---------- DATASET EXCERPTS
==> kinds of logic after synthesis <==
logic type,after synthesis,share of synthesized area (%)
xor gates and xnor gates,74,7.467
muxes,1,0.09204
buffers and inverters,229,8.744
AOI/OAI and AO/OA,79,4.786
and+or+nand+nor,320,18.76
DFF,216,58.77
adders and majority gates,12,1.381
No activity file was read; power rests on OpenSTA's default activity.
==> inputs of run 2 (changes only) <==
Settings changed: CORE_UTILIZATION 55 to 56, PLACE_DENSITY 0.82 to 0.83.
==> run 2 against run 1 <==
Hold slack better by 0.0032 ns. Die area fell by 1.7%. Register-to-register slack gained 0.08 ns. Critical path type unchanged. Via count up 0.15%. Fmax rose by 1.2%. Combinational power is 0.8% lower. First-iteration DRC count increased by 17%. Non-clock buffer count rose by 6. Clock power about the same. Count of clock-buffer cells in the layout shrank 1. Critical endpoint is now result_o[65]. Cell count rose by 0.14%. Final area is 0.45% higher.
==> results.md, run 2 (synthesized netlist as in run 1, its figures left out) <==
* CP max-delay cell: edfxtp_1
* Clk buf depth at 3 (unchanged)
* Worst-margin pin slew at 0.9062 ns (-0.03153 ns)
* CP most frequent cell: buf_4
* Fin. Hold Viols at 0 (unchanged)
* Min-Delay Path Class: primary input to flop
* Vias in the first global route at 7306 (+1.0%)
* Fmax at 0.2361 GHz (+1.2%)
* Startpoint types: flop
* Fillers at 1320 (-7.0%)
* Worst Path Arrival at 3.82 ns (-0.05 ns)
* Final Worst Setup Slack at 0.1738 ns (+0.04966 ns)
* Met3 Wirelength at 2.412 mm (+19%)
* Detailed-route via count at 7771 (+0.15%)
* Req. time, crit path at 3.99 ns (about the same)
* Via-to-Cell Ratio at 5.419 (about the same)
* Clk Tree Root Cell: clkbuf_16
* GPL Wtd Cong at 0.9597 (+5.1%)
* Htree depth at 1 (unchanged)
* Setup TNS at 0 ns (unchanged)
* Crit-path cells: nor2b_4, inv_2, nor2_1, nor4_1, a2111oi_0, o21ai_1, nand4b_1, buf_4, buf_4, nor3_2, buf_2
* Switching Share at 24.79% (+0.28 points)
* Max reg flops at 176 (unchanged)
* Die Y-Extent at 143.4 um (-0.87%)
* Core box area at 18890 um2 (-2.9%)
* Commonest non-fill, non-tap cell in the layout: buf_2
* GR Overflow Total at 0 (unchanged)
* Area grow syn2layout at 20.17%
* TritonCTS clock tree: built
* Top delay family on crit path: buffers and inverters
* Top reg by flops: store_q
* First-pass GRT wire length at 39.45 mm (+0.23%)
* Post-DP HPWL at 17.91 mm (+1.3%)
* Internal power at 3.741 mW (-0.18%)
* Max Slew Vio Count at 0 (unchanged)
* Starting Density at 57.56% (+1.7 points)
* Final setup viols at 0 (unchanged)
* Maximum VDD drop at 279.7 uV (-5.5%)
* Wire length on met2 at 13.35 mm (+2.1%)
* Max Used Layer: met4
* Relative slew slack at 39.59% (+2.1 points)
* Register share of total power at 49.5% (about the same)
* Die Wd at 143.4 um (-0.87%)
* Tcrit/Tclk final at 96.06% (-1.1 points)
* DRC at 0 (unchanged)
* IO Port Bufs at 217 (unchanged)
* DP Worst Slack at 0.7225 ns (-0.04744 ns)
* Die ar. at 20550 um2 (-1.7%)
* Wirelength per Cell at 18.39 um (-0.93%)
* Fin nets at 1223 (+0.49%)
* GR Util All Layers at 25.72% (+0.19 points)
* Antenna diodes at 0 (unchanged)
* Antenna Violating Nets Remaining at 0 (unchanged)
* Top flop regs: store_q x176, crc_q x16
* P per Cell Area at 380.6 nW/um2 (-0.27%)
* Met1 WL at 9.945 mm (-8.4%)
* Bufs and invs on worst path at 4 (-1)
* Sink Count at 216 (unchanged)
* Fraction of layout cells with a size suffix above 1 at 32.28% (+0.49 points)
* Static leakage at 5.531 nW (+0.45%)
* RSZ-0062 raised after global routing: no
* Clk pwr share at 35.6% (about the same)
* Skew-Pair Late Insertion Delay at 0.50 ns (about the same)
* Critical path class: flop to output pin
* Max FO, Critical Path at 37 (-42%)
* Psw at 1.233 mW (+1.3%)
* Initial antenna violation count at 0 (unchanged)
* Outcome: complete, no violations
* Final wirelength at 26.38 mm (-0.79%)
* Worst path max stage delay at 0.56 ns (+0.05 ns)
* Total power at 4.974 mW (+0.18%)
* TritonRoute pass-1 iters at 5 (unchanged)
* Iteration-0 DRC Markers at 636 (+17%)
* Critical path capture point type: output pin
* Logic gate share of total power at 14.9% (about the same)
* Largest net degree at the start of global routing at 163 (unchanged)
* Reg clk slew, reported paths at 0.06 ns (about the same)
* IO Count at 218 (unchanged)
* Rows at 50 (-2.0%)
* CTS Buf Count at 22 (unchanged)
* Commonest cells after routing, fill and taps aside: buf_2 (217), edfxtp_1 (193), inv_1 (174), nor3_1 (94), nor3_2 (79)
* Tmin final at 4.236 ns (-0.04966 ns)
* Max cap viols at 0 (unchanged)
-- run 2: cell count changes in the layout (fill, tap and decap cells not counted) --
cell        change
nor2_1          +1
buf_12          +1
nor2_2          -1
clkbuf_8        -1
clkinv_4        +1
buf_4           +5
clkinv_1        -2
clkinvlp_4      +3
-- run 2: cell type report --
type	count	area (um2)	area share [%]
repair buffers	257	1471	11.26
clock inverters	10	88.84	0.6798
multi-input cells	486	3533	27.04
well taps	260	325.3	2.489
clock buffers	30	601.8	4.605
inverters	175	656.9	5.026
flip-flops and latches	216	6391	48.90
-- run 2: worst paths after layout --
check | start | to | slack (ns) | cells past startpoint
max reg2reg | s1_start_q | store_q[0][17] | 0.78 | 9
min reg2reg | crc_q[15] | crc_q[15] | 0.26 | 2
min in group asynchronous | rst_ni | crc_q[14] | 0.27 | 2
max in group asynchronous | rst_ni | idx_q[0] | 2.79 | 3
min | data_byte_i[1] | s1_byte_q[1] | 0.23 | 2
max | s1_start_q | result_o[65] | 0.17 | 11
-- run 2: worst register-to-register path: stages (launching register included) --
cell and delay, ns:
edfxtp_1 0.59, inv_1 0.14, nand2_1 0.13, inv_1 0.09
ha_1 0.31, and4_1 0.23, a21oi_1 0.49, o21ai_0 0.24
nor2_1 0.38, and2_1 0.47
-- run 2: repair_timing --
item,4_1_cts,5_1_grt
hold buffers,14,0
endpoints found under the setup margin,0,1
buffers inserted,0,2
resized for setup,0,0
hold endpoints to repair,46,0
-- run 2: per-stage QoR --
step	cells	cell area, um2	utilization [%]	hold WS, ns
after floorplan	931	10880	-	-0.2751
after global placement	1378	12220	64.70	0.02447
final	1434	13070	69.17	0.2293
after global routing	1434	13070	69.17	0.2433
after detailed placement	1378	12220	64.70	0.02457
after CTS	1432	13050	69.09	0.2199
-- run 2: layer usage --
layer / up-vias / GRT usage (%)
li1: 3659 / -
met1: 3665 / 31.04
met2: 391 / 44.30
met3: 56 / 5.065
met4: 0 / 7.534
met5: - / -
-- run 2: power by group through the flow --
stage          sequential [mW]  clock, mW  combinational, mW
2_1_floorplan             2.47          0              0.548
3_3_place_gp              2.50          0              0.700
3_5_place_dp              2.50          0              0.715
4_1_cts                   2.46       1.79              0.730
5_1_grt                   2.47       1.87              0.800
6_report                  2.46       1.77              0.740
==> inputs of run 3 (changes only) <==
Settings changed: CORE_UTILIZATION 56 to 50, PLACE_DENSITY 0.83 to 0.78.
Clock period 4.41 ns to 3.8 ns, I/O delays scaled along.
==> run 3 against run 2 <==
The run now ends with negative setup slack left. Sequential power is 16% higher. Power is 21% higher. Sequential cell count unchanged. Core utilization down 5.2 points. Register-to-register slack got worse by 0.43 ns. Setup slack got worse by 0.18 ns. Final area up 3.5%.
--------------------
*PROMPT*
In the reply, include exactly the lines from the beginning of the entries above through the line holding "run 2 against", and nothing besides.

*OUTPUT OF THE TASK*
==> kinds of logic after synthesis <==
logic type,after synthesis,share of synthesized area (%)
xor gates and xnor gates,74,7.467
muxes,1,0.09204
buffers and inverters,229,8.744
AOI/OAI and AO/OA,79,4.786
and+or+nand+nor,320,18.76
DFF,216,58.77
adders and majority gates,12,1.381
No activity file was read; power rests on OpenSTA's default activity.
==> inputs of run 2 (changes only) <==
Settings changed: CORE_UTILIZATION 55 to 56, PLACE_DENSITY 0.82 to 0.83.
==> run 2 against run 1 <==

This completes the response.